The program is the brainchild of Windley and Jim Ronquest, who works in video production for duck call maker Rich-N-Tone. Windley said he and Ronquest are hunting buddies, and they devised the idea to give young people who might otherwise not get a chance to hunt ducks a good start down that path.

“It took us a while to reach the kids we were looking for,” Windley said. “But now, most of them may have hunted but haven’t had the chance to do much of it at all. Some of them have never been. … You know, waterfowl hunting can be pretty frustrating if you don’t have folks to take you or you don’t have someone who can get out there and help you with it, especially in this part of the world. It can be pretty competitive.”

The program involves volunteers from many fields and interests and sponsors that include Arkansas Game and Fish Commission, Rich-N-Tone, Greenhead Gear, Mack’s Prairie Wings, Winchester and Hays Supermarkets. The sponsors provide a waterfowl hunter’s starter kit to each participant.

“When they leave on Sunday, they leave with chest waders, a waterfowl coat, gloves, a hat, a new duck call. They have everything they need to waterfowl hunt, except their gun,” Windley said.

Windley said the program is its own reward.

“You really have to be dedicated to it, but every year when we see those kids leave on Sunday, we know it’s worth it,” he said. “Here on the refuge, Cache River is just world-renowned for waterfowl hunting. For folks like me, this is a way to give back.

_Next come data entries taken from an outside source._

What follows belongs to an exercise in optimizing a design on an open flow for small area, a short achievable clock period and few clock cycles per item; a production flow would make more cautious choices. No run shown here included a check of the RTL's function; only the layout flow was run. No activity file was given, so power comes from the tool's default toggle rates.

## flow/design.v (module list and top-level ports; edited modules follow where they fit)
// module mul_datapath: 1831 lines
// module mul_fa: 4 lines
// module mul_ha: 4 lines
// module mul_fu: 52 lines
module mul_fu (
    input  logic         i_clk,
    input  logic         i_rst,
    input  logic         i_flush,
    input  logic         issue_valid,
    output logic         issue_ready,
    input  logic [1:0]   mul_op,
    input  logic [31:0]  rs1_v,
    input  logic [31:0]  rs2_v,
    input  logic [5:0]   pd_s,
    input  logic [3:0]   rob_num,
    input  logic [31:0]  instr_pc,
    input  logic [271:0] rvfi_in,
    output logic         fu_done,
    output logic [380:0] fu_data,
    input  logic         ack
);
  // ...
==> flow/flow/run.sh <==
#!/bin/bash
# The standard layout (the standard.sh, standard synthesis included), with
# the port buffers that global placement inserts made plain buf_1 cells instead
# of the delay cell the resizer picks by default. Every port still gets one.
set -euo pipefail
export BUFFER_PORTS_ARGS="-buffer_cell sky130_fd_sc_hd__buf_1"
bash standard.sh > standard_flow.log 2>&1
==> flow/standard.sh <==
#!/bin/bash
# synth_recipe.tcl (not shown) runs the flow's synth.tcl, then flattens the netlist and writes it again
# the make line also repeats each setting of config.mk as NAME=value (left out here)
make -C /OpenROAD-flow-scripts/flow DESIGN_CONFIG=/design/flow/config.mk WORK_HOME=/design/flow/orfs CLKGATE_MAP_FILE= SYNTH_SCRIPT=/design/flow/synth_recipe.tcl "${@:-finish}"
==> flow/config.mk <==
export PLATFORM = sky130hd
export DESIGN_NAME = mul_fu
export DESIGN_NICKNAME = mul_fu
export VERILOG_FILES = /design/flow/design.v
export SDC_FILE = /design/flow/constraint.sdc
export NUM_CORES = 4
export LEC_CHECK = 0
export ABC_AREA = 1
export CAP_MARGIN = 20
export CORE_MARGIN = 2
export CORE_UTILIZATION = 70
export CTS_BUF_LIST = sky130_fd_sc_hd__clkbuf_4 sky130_fd_sc_hd__clkbuf_8
export PLACE_DENSITY = 0.72
export SETUP_SLACK_MARGIN = 4
export SLEW_MARGIN = 20
export SYNTH_HIERARCHICAL = 1
==> flow/constraint.sdc <==
create_clock -name core_clock -period 9.0 [get_ports {i_clk}]
set_input_delay 1.8000 -clock core_clock [delete_from_list [all_inputs] [get_ports {i_clk}]]
set_output_delay 1.8000 -clock core_clock [all_outputs]
set_load 0.01 [all_outputs]
==> impl_results.md, run 1 <==
* Syn Std Cell Area at ~39000 um^2
* Gr usage total at 73.66%
* Largest net degree at the start of global routing at 130
* Post-Synth XOR/XNOR Area at 11.17%
* Synth Area in Compound Gates at 10.99%
* Halt Stage: global routing (5_1_grt)
* Synth cell count leaders: nand2_1, xor2_1, o22ai_1
* Gr busiest metal: met2
* Combinational family with the most area after synthesis: adder cells
* DIE HEIGHT at 240.4 um
* Grt met1 use at between 70% and 80%
* Row cnt at 86
* Asr flop ratio synth at 0%
* CTS Sinks at slightly above 400
* Mapped Cells at 3889
* Post-synth EDFFs at slightly above 400
* RD Place Congestion at 1.026
* Error: [ERROR GRT-0116] Global routing finished with congestion. Check the congestion regions in the DRC Viewer.
* Synthesized flop and latch total at 411
* Post-synthesis adder-cell area fraction at 28.10%
* Top cell type's share of synthesized area at 31.47%
* Routing usage on met3 at 59.82%
* Worst slack at placement at 2.022 ns
* Mux contribution to synthesized area at 0%
* Cts hold-fix bufs at 0
* Ports at 768
* CTS Buf Count at 70
* Grt met2 use at 88.80%
* Clock Path Buffers at 3
* Status: did not finish
* Avg Cell Area, Syn at 10.06 um^2
* Grt total ovfl at 108
* Starting density of the core at a little under three quarters
* Port bufs at 700
* Top FF cell, synth: edfxtp_1
* Post-synthesis simple-gate area fraction at roughly 10%
* Vias in the first global route at 44503
* Seq/Total Area, Yosys at 31.53%
* DP Cell Count at between 5000 and 6000
* Largest cells by area after synthesis: edfxtp_1, fa_1, xor2_1
* CTS HTree Levels at 3
* YS warnings at 8
* First-pass GRT wire length at around 300000 um
Background: an optimization exercise with open tools, aiming at small area and a short achievable clock period. Do not read the settings as production practice. For this run, only the layout was checked, not whether the RTL still works. Power is estimated from default activity; no workload was simulated.

==> flow/run.sh <==
#!/bin/bash
# synth_recipe.tcl (not shown) runs the flow's synth.tcl, then flattens the netlist and writes it again
# the make line also repeats each setting of config.mk as NAME=value (left out here)
make -C /OpenROAD-flow-scripts/flow DESIGN_CONFIG=/design/flow/config.mk WORK_HOME=/design/flow/orfs CLKGATE_MAP_FILE= SYNTH_SCRIPT=/design/flow/synth_recipe.tcl finish
==> flow/config.mk <==
export PLATFORM = sky130hd
export DESIGN_NAME = axis_prog_intra_cycle_delay
export DESIGN_NICKNAME = axis_prog_intra_cycle_delay
export VERILOG_FILES = /design/flow/design.v
export SDC_FILE = /design/flow/constraint.sdc
export NUM_CORES = 4
export LEC_CHECK = 0
export CAP_MARGIN = 20
export CORE_MARGIN = 2
export CORE_UTILIZATION = 40
export SLEW_MARGIN = 20
==> flow/constraint.sdc <==
create_clock -name core_clock -period 6.0 [get_ports {clk}]
set_input_delay 1.2000 -clock core_clock [delete_from_list [all_inputs] [get_ports {clk}]]
set_output_delay 1.2000 -clock core_clock [all_outputs]
set_load 0.01 [all_outputs]
==> flow/design.v <==
module axis_prog_intra_cycle_delay #(
  parameter  int DATA_WIDTH      = 256,
  parameter  int SAMPLE_WIDTH    = 16,
  parameter  int MAX_CYCLE_DELAY = 8,
  parameter  int RESET_DELAY     = 10,
  localparam int SPC             = DATA_WIDTH / SAMPLE_WIDTH,
  localparam int DW              = $clog2((MAX_CYCLE_DELAY + 1) * SPC)
) (
  input  logic                  clk,
  input  logic                  rst_n,
  input  logic [DATA_WIDTH-1:0] s_axis_tdata,
  input  logic                  s_axis_tvalid,
  input  logic                  s_axis_tlast,
  output logic [DATA_WIDTH-1:0] m_axis_tdata,
  output logic                  m_axis_tvalid,
  output logic                  m_axis_tlast,
  input  logic [DW-1:0]         cfg_delay,
  input  logic                  cfg_valid,
  output logic                  cfg_pending,
  output logic                  cfg_clamped,
  output logic [DW-1:0]         cur_delay
);
  localparam int STAGES = MAX_CYCLE_DELAY + 1;
  localparam int RW     = $clog2(SPC);
  localparam int MAX_D  = MAX_CYCLE_DELAY * SPC + SPC - 1;
  typedef logic [DATA_WIDTH-1:0] word_t;
  typedef enum logic {CFG_IDLE, CFG_PENDING} cfg_state_t;
  logic [RW-1:0] r;
  logic [3:0]    q;
  assign q     = cur_delay[DW-1:RW];
  assign r     = cur_delay[RW-1:0];
  function automatic word_t rot_lanes(input word_t w, input logic [RW-1:0] s);
    word_t x, y;
    x = w;
    for (int b = 0; b < RW; b++) begin
      for (int j = 0; j < SPC; j++)
        y[j*SAMPLE_WIDTH +: SAMPLE_WIDTH] = x[((j - (1 << b)) & (SPC - 1))*SAMPLE_WIDTH +: SAMPLE_WIDTH];
      if (s[b]) x = y;
    end
    rot_lanes = x;
  endfunction
  logic [STAGES:0] vld_pipe, last_pipe;
  always_ff @(posedge clk or negedge rst_n) begin
    if (!rst_n) begin
      vld_pipe  <= '0;
      last_pipe <= '0;
    end else begin
      vld_pipe  <= {vld_pipe[STAGES-1:0], s_axis_tvalid};
      last_pipe <= {last_pipe[STAGES-1:0], s_axis_tvalid & s_axis_tlast};
    end
  end
  word_t s0, m1, m2, m4, m2b, masked;
  word_t a1, b1, b2, c1, c2, c3, c4, d1, d2;
  always_ff @(posedge clk) begin
    s0 <= rot_lanes(s_axis_tdata, r);
    a1 <= s0;
    b1 <= m1;  b2 <= b1;
    c1 <= m2;  c2 <= c1;  c3 <= c2;  c4 <= c3;
    d1 <= m4;  d2 <= d1;
  end
  logic [SPC-1:0] sel_u1, sel_u2, sel_u4, sel_u2b, sel_ext;
  logic [MAX_CYCLE_DELAY:0] sel_q;
  logic                     sel_rnz;
  always_ff @(posedge clk) begin
    for (int k = 0; k < SPC; k++) begin
      logic [3:0] age;
      age = q + 4'(RW'(k) < r);
      sel_u1[k]  <= age[0];
      sel_u2[k]  <= age[1] | age[3];
      sel_u4[k]  <= age[2] | age[3];
      sel_u2b[k] <= age[3];
      sel_ext[k] <= RW'(k) < r;
    end
    for (int a = 0; a <= MAX_CYCLE_DELAY; a++) sel_q[a] <= q == 4'(a);
    sel_rnz <= r != '0;
  end
  logic vld_cur, vld_prv, last_cur, last_prv;
  assign vld_cur  = |(sel_q & vld_pipe[MAX_CYCLE_DELAY:0]);
  assign vld_prv  = |(sel_q & vld_pipe[STAGES:1]);
  assign last_cur = |(sel_q & last_pipe[MAX_CYCLE_DELAY:0]);
  assign last_prv = |(sel_q & last_pipe[STAGES:1]);
  for (genvar k = 0; k < SPC; k++) begin : g_lane
    localparam int L = k * SAMPLE_WIDTH;
    logic v;
    assign v = sel_ext[k] ? vld_prv : vld_cur;
    assign m1 [L +: SAMPLE_WIDTH] = sel_u1[k]  ? a1[L +: SAMPLE_WIDTH] : s0[L +: SAMPLE_WIDTH];
    assign m2 [L +: SAMPLE_WIDTH] = sel_u2[k]  ? b2[L +: SAMPLE_WIDTH] : m1[L +: SAMPLE_WIDTH];
    assign m4 [L +: SAMPLE_WIDTH] = sel_u4[k]  ? c4[L +: SAMPLE_WIDTH] : m2[L +: SAMPLE_WIDTH];
    assign m2b[L +: SAMPLE_WIDTH] = sel_u2b[k] ? d2[L +: SAMPLE_WIDTH] : m4[L +: SAMPLE_WIDTH];
    assign masked[L +: SAMPLE_WIDTH] = m2b[L +: SAMPLE_WIDTH] & {SAMPLE_WIDTH{v}};
  end
  always_ff @(posedge clk or negedge rst_n) begin
    if (!rst_n) begin
      m_axis_tdata  <= '0;
      m_axis_tvalid <= 1'b0;
      m_axis_tlast  <= 1'b0;
    end else begin
      m_axis_tdata  <= masked;
      m_axis_tvalid <= vld_cur | (sel_rnz & vld_prv);
      m_axis_tlast  <= sel_rnz ? last_prv : last_cur;
    end
  end
  cfg_state_t    state;
  logic [DW-1:0] pend_delay, req_delay, load_val;
  logic          req_over, pipe_empty, do_load;
  assign req_over   = int'(cfg_delay) > MAX_D;
  assign req_delay  = req_over ? DW'(MAX_D) : cfg_delay;
  assign pipe_empty = ~|vld_pipe & ~s_axis_tvalid;
  assign do_load    = pipe_empty & (cfg_valid | (state == CFG_PENDING));
  assign load_val   = cfg_valid ? req_delay : pend_delay;
  always_ff @(posedge clk or negedge rst_n) begin
    if (!rst_n) begin
      state       <= CFG_IDLE;
      cfg_pending <= 1'b0;
      cfg_clamped <= 1'b0;
      cur_delay   <= DW'(RESET_DELAY);
      pend_delay  <= '0;
    end else begin
      cfg_clamped <= cfg_valid & req_over;
      if (cfg_valid) pend_delay <= req_delay;
      if (do_load)   cur_delay  <= load_val;
      case (state)
        CFG_IDLE: if (cfg_valid && !pipe_empty) begin
          state       <= CFG_PENDING;
          cfg_pending <= 1'b1;
        end
        CFG_PENDING: if (pipe_empty) begin
          state       <= CFG_IDLE;
          cfg_pending <= 1'b0;
        end
        default: state <= CFG_IDLE;
      endcase
    end
  end
endmodule
==> run summary <==
- Initial core utilization: 40.3%
- Pwr dens: 566 nW/um2
- GP Congestion: 0.883
- Crit path max fanout: 22
- Wire per inst: 24.6 um
- Slowest stage delay, CP: 820 ps
- CP max stage cell: dfstp_4
- Final Skew: 59.5 ps
- Tcrit/Tclk final: 67.9%
- Hold-fix buffers, CTS: 0
- Yosys warns: 1
- DRC errors left: 0
- Worst vdd ir: 0.297 mV
- Sum of negative setup slack: 0 ps
- Clock Latency Late Sink: 930 ps
- Worst Path Required: 4800 ps
- Core area: 217000 um2
- Total GRT Usage: 21.4%
- # H-tree levels: 5
- CTS resizes: 0
- Worst-Margin Slew: 1160 ps
- 1st-iter DRT viols: 3423
- Worst relative slew slack: 20.5%
- RSZ-0062 raised after global routing: no
- Rows: 171
- CTS buffer count: 306
- Leakage power: 0.0446 uW
- R2R Path Start: cur_delay[0]
- Area Growth Syn to Fin: 20.3%
- Worst path top cell family by delay: buffers and inverters
- Dominant cell type by area after synthesis: dfxtp_1
- First-pass GRT wire length: 347000 um
- Root Driver: clkbuf_16
- Initial antenna violation count: 63
- Syn Std Cell Area: 87600 um2
- Most common cell in the netlist: dfxtp_1
- Status: no timing/DRC/antenna violations
- Finished Layout Cells: 9827
- Die ar.: 223000 um2
- Share of layout cells above drive strength 1: 18.9%
- Max Clk Rate: 246 MHz
- Max-cap violations: 0
- Post-synth top cells: dfxtp_1, mux2_2, a22oi_1
- Setup CP Type: reg -> out
- FFs w/ async S/R, synth: 10.1%
- Post-Syn Instances: 6176
- Arrival time at the worst endpoint: 2870 ps
- Synth top area cells: dfxtp_1, dfrtp_1, mux2_2, mux2i_1, a22oi_1
- Via count: 48100
- Min-Delay Path Class: in -> async
- Largest net degree at the start of global routing: 145
- Average size of a mapped cell: 14.2 um2
- Synth Register Bits: 2945
- Ys flop type: dfxtp_1
- Inst Count DP: 9256
- Critical path launch point type: flip-flop
- Setup Viol. Count Final: 0
- Post-DR vias/cell: 4.89
- Sequential area share after synthesis: 69.0%
- Detailed Routing Iterations Pass 1: 8
- Tot Pwr: 59600 uW
- Cell-by-cell trace of the critical path: buf_4, clkdlybuf4s50_1
- Nets: 7009
- Top Ports: 537
- Max Root-Sink Buffers: 4
- Post-DP HPWL: 176000 um
- Die H: 472 um
- CTS tree: built
- Post-Place Setup Slack: 2530 ps
- Top-area cell type share of the netlist area: 60.5%
- Setup Fix Bufs, Post-CTS: 0
- # port buffers: 536
- Via count of the first global-routing pass: 48500
- Synth cell types: 49
- Worst path buffer plus inverter count: 2
- EDFF count, synth: 0
- Routed WL: 241000 um
- Fin. max-slew vios: 0
- Final setup margin: 1930 ps
- Fin. Hold Viols: 0
- Clk slew on worst S/H paths: 70 ps
- Critical Path End Type: output port
- Routed Antenna Nets: 0
- Grt total ovfl: 0
- Chip Width: 472 um
- Syn Nets: 6475
- CP Launch Point: cur_delay[3]
- Crit path time final: 4070 ps
- Sink Count: 2945
[stage by stage]
step / utilization (%) / hold WS [ps] / cell area [um2]
3_5_place_dp: 43.8 / 312 / 95200
3_3_place_gp: 43.8 / 310 / 95200
6_report: 48.5 / 287 / 105000
4_1_cts: 48.4 / 250 / 105000
2_1_floorplan: - / 310 / 87600
5_1_grt: 48.4 / 291 / 105000
[cell usage in the layout, fill, tap and decap left out, types with 5 or more instances in the layout]
master              n
a21o_1              6
a21oi_1            18
a22oi_1           522
buf_12             11
buf_4              36
bufinv_16          22
clkbuf_1           56
clkbuf_16         315
clkbuf_8           48
clkdlybuf4s50_1   535
clkinv_2           53
clkinv_4            8
clkinvlp_4         16
dfrtp_1           290
dfrtp_2             5
dfxtp_1          2634
dfxtp_2            14
diode_2            37
ha_1               30
inv_1              42
inv_6               6
mux2_2            590
mux2_4            150
mux2i_1           513
mux2i_4            12
nand2_1           315
nand2b_1          257
nor2_1             42
nor2b_1            18
o211a_1           240
o21a_1             21
o21ai_0             8
o31ai_1            16
or2_2               5
xnor2_1            15
xor2_1             15
[sequential cells by signal, indices dropped and copies added, names as in the netlist, 8 cells and up]
name          count
a1              256
b1              256
b2              256
c1              256
c2              256
c3              256
c4              256
cur_delay         8
d1              256
d2              256
last_pipe        10
m_axis_tdata    256
pend_delay        8
s0              256
sel_ext          15
sel_q             9
sel_u1           16
sel_u2           16
sel_u2b          16
sel_u4           16
vld_pipe         10
[final timing paths]
kind	depth (start not counted)	endpoint	slack, ps
setup / recovery	2	cur_delay[3]	1930
hold reg to reg	0	b2[160]	290
setup reg to reg	7	s0[134]	2580
min in group core_clock	0	b2[160]	290
hold / removal	1	m_axis_tdata[142]	290
max in group asynchronous	2	cur_delay[5]	4420
[worst register-to-register path: stages (launching register included)]
cell	delay, ps
dfrtp_1	500
buf_4	310
nor2b_4	210
buf_12	510
buf_4	890
a22oi_1	220
nand2_1	200
mux2i_1	300
[kinds of logic (layout without fill, tap and decap cells)]
family	after synthesis	count (layout)	share of synthesized area, %
mux	1267	1267	16.4
fa+ha+maj	30	30	0.429
xor+xnor	30	30	0.300
other cells	0	37	0
buf+inv	399	1159	2.33
compound gates	846	846	7.89
simple gates	659	659	3.69
flops	2945	2945	69.0
[layout make-up]
| class | instances | area [um2] |
|---|---|---|
| Clock buffer | 419 | 8750 |
| Tap cell | 2854 | 3570 |
| Fill cell | 18800 | 112000 |
| Clock inverter | 115 | 1280 |
| Timing Repair Buffer | 583 | 5860 |
| Sequential cell | 2945 | 60500 |
| Antenna cell | 37 | 92.6 |
| Multi-Input combinational cell | 2832 | 25100 |
| Inverter | 42 | 158 |
[routing by layer]
layer / vias up / global-route usage [%] / wire, um / share of wire (%)
met5: - / 0 / 205 / 0.085
met4: 34 / 8.51 / 10000 / 4.2
met3: 441 / 4.28 / 12300 / 5.1
met2: 1374 / 34.8 / 112000 / 47
met1: 23600 / 27.8 / 107000 / 44
li1: 22600 / - / - / -
[report_power, final]
part / total, uW / internal, uW / switching [uW]
Sequential: 30700 / 27700 / 2980
Combinational: 10100 / 5030 / 5120
Clock: 18700 / 11200 / 7540
Total: 59600 / 43900 / 15600

==> separate check: timing with driven ports <==
No port has a modelled driver above. Below, the same layout with a new extraction and two added sets of constraints. Step 1 sets driving cells, clkbuf_16 on the clock port and buf_2 on the other inputs (assumed; they add their load-dependent delay and slew). Step 2 moves the port delays by t, midway between the first and last clock arrival at a register: inputs arrive t later, outputs are due t later. That takes back most of the time a late clock gives input paths. a / b / c = no drivers / after step 1 / after step 2; a / b = the first two.
shift t [ns]: 0.991
setup WS [ns]: 1.929 / 1.836 / 2.529
worst hold slack (ns): 0.287 / 0.257 / 0.287
worst register clock-pin slew, ns: 0.07 / 0.07
cell pins on the clock port's net: 1
After both steps setup and hold are still met in this run. For this run, drivers alone change the setup slack by -0.093 ns; drivers and shift together by +0.600 ns.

“To see these kids who don’t get that opportunity to be able to go, that’s great. What we’ve seen is that a lot of these kids continue to hunt, They continue to blow the duck call, and some of them have gone on to competitive calling. They just become sportsmen, and that’s what we like to see out of it,”

Windley noted that there is no strict minimum age, but said the youngest hunters have been in the 7- to 8-year-old range.

Though the blinds are not handicapped accessible, those involved in the program make every effort to accommodate any youth interested in participating.

“We had a kid last year who had a broken leg. We did everything we could to get him to the blind,” Windley said. “We have folks on standby who can help. If we can get a kid out there, regardless of what type of mobility they may have, we are going to get them out there. We will try everything we can to get them out there.”